Deus non alligatur. God is not bound. Nibbanam paramam sukham. Unbinding is the Highest Happiness. The Heart is Divinity. God is the primal radiance of Divinity. Nature is the primal manifestation of Divinity. The Buddha is the primal realization of Divinity. La ilaha il Allah. Allah is Complete Wholeness.

29 March 2007

Questions to Swami Premanandaji Saraswati

Q. A question was put about a quartet of Sri Ramacharitmanas and replied by Swamiji Maharaj purporting to point out that according to Sant Tulsidas, devotion to God is as easy and enjoyable as taking a morsel to the mouth and eating it. Food gives satisfaction and strength and removes hunger. So devotion to God gives contentment and confidence and removes attachment to the world. In the path of jnana, one has to renounce everything. In bhakti, a devotee can progress on the spiritual path without giving up attachment—but the attachment should be to God alone. Once you completely surrender to God, He looks after all your needs.

26 March 2007

Fantastic Four

Occupations can be classified into four kinds:

Vayu (air): to talk and teach
Agni (fire): to shine and fight
Prithvi (earth): to make and art
Apas (water): to serve and heal

Likewise, Yogas can be classified into four kinds:

Jnana: to discriminate absolute reality from relative reality
Raja: to meditate intensively, throwing down distraction
Karma: to perform action without fear of loss or gain
Bhakti: to contemplate the divine with love and devotion

Jnana Yoga utilizes attention (air). Raja Yoga utilizes the breath (fire). Karma Yoga uses the body (earth). Bhakti Yoga uses feeling (water).

One can practice any sort of occupation, while also engaged in any sort of Yoga. A Vayu-Karmi, for instance, might perform the actions of study and teaching, without concern for time lost or money gained; whereas an Apas-Rajan, might work as a healer who meditates 4 hours a day.

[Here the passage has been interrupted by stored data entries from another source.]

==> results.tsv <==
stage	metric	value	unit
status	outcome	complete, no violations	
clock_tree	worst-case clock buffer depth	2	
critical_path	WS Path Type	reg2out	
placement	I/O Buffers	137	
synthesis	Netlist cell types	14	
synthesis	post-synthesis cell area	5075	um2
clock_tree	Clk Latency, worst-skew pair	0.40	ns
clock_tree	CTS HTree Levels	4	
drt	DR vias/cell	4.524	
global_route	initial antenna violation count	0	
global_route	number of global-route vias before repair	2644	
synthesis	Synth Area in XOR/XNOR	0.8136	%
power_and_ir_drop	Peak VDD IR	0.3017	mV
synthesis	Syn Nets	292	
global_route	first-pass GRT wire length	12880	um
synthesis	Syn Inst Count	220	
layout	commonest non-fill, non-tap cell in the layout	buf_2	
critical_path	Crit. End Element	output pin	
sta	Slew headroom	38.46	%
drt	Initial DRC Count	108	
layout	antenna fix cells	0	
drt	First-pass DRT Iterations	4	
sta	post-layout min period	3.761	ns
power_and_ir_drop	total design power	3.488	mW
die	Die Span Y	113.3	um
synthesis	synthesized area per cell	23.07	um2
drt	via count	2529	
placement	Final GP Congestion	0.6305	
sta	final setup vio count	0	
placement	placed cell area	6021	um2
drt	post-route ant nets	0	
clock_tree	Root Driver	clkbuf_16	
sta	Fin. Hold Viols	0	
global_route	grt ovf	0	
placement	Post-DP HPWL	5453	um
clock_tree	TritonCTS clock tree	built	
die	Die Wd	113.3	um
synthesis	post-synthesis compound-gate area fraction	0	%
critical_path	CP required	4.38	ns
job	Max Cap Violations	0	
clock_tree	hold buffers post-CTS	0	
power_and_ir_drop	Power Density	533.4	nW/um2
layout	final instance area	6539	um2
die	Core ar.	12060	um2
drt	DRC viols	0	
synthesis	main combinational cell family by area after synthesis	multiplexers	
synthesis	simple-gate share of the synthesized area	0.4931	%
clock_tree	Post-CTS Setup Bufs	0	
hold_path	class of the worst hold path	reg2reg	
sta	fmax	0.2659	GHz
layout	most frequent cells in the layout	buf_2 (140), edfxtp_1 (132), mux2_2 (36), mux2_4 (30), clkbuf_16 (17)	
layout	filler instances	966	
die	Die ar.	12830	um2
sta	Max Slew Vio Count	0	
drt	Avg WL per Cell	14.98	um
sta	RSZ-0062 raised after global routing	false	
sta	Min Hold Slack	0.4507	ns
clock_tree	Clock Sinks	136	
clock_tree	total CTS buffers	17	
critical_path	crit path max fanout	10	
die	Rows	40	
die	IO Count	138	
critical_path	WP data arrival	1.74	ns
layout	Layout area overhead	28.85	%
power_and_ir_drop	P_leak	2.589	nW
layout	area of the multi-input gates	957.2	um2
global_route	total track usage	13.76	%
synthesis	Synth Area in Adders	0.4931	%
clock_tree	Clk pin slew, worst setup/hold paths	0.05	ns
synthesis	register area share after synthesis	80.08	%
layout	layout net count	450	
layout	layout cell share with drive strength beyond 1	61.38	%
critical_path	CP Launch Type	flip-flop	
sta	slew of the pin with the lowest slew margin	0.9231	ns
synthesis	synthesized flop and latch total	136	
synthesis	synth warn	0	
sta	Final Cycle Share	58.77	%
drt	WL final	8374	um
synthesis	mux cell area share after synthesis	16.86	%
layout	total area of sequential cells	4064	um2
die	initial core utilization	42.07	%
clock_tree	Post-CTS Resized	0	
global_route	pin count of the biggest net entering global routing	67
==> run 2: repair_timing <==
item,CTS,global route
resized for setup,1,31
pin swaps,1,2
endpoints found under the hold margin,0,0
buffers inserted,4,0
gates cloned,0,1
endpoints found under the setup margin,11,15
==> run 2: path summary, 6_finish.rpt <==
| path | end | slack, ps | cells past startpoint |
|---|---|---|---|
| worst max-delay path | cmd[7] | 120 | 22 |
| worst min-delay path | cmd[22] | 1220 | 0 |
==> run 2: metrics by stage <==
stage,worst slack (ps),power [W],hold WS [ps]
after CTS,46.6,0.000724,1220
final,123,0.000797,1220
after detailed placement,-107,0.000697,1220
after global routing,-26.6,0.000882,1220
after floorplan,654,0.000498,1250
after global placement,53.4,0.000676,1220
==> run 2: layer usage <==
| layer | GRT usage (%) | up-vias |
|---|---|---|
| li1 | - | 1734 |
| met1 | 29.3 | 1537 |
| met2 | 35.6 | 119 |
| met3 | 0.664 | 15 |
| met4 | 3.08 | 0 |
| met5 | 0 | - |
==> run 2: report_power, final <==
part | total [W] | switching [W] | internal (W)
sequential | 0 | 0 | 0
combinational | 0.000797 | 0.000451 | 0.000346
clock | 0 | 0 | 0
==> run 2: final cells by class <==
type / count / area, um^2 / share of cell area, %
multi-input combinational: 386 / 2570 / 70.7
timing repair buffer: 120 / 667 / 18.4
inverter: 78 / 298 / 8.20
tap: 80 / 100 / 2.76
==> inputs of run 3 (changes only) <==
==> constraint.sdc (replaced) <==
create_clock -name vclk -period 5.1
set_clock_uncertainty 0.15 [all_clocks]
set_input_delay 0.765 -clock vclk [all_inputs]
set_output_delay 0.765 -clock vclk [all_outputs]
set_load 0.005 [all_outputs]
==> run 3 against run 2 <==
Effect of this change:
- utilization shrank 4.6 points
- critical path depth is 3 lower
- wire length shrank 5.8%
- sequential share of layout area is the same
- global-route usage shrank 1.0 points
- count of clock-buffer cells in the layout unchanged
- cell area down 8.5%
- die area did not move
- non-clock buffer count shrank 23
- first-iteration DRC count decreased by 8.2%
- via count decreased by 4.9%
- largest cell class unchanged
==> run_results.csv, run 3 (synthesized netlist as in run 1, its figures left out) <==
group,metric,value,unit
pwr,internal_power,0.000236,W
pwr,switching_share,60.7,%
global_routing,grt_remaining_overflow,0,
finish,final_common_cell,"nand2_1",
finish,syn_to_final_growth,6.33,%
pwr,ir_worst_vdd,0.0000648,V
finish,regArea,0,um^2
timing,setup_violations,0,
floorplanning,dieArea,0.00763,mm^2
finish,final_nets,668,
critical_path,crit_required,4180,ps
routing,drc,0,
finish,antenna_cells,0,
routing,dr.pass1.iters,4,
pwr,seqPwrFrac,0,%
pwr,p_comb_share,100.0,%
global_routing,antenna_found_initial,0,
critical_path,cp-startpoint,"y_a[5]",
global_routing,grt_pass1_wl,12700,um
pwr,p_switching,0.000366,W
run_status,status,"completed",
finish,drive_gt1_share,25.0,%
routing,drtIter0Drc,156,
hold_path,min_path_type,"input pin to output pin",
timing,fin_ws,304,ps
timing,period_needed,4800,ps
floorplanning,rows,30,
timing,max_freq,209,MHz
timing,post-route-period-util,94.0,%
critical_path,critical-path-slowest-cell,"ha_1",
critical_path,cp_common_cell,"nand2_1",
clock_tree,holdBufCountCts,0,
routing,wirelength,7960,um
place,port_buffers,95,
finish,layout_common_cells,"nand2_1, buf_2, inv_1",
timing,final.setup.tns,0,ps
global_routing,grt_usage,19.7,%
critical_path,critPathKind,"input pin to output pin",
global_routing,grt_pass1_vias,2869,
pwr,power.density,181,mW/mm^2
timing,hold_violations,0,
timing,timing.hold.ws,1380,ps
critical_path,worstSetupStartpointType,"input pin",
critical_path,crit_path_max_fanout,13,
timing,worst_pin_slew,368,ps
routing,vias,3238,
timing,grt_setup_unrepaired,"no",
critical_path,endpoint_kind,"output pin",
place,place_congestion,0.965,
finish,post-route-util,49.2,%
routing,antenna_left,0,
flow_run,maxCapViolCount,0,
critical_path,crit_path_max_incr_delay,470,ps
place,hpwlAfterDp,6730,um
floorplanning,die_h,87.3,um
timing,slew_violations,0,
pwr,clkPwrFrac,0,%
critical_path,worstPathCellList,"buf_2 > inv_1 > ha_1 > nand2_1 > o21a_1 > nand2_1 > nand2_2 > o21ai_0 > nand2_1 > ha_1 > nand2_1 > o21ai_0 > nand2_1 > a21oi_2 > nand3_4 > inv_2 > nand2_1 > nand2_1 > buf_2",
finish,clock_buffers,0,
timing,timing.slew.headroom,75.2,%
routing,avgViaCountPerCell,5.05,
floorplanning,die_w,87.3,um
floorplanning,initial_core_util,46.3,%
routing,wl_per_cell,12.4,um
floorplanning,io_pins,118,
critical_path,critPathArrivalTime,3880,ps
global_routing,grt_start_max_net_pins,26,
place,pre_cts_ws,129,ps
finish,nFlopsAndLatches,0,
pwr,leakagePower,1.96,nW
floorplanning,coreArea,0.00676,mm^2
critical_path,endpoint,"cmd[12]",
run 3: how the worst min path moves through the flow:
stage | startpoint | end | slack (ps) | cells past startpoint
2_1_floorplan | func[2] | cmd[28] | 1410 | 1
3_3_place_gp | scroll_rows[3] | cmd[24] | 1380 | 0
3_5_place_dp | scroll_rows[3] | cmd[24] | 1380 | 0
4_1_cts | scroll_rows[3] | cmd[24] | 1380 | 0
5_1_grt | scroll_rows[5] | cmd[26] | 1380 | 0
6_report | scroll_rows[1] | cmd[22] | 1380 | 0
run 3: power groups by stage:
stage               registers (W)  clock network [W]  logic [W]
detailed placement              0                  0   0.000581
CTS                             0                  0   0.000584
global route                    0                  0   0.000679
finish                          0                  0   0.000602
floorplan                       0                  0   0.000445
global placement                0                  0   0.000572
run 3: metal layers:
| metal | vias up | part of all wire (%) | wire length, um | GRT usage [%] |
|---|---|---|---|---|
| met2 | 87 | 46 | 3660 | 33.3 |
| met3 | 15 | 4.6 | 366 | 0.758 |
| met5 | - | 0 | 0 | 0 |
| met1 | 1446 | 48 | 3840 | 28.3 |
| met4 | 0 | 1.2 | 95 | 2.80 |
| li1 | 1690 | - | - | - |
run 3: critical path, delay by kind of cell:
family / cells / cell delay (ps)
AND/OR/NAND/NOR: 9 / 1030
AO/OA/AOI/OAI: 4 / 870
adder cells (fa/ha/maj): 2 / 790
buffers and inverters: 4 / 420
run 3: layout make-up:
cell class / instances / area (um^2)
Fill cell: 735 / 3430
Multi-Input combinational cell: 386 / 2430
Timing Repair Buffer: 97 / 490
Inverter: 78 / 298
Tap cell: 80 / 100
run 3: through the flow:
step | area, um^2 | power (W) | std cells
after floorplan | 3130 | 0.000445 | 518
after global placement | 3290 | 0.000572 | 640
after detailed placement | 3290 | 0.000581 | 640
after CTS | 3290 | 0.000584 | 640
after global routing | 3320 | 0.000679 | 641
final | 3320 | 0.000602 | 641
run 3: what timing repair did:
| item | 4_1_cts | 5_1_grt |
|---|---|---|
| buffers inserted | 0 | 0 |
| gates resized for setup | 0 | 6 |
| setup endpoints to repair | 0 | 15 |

No occupation is better than any other. No Yoga is better than any other.

22 March 2007

The Susie Q Sutras

Sutra 1: Maya is a process, not a substance.
Sutra 2: Maya is a power, not an entity.
Sutra 3: When the process ends, substance remains.
Sutra 4: When the power ends, entity remains.
Sutra 5: Befriend the process, the power; and liberate maya.

21 March 2007

The Susie Q Gita

Billy Bob: Dontcha' know, Susie Q, that all of this is only God? We think that this car here is a car, and this tree over yonder is a tree. But we think these things in the wrong way. Only God is real.

Susie Q: OK, Billy Bob. So what else is new?

Billy Bob: Dontcha' see, Susie Q? We're thinking, and therefore, speaking and acting, in the wrong way. This whole process of wrong living, of wrong thinking, is called 'maya'. Whatever is wrong, must be immediately replaced with what is right!

Susie Q: Billy Bob, so what are you fixin' to do?

Billy Bob: Well, I'm gonna get me some right thinking under my cap. I'm gonna keep in my mind, the idea that maya is not really real, but is something we humans create. I'm gonna keep in my mind, the idea that maya is not really real, only God is really real. Maya is illusion and the source of further illusion. I'm gonna refuse to suffer the slings and arrows of maya, and take up arms against maya's unreality. I won't sleep until my work against the un-real, against illusion, against maya, is completed!

Susie Q: Good Lord, Billy Bob, you done gone off the deep end!

Billy Bob: Silence, woman! The only way to realize reality, is to defeat that which is not real. We're all wallowing in maya like a pig in mud on a hot summer's day!

Susie Q: Billy Bob, your son was harvesting the corn last week, right?

Billy Bob: Uhh...yeah?

Susie Q: And the week before that, he could barely walk home from the bar. Which of these two sons of yours, do you think, represents your son at his best?

Billy Bob: Well, when he was harvesting, he was working and making something of himself, and also helping out with the chores. When he was drunk, he nearly got himself clobbered by a tree. So, I reckon, he was at his best when he was working.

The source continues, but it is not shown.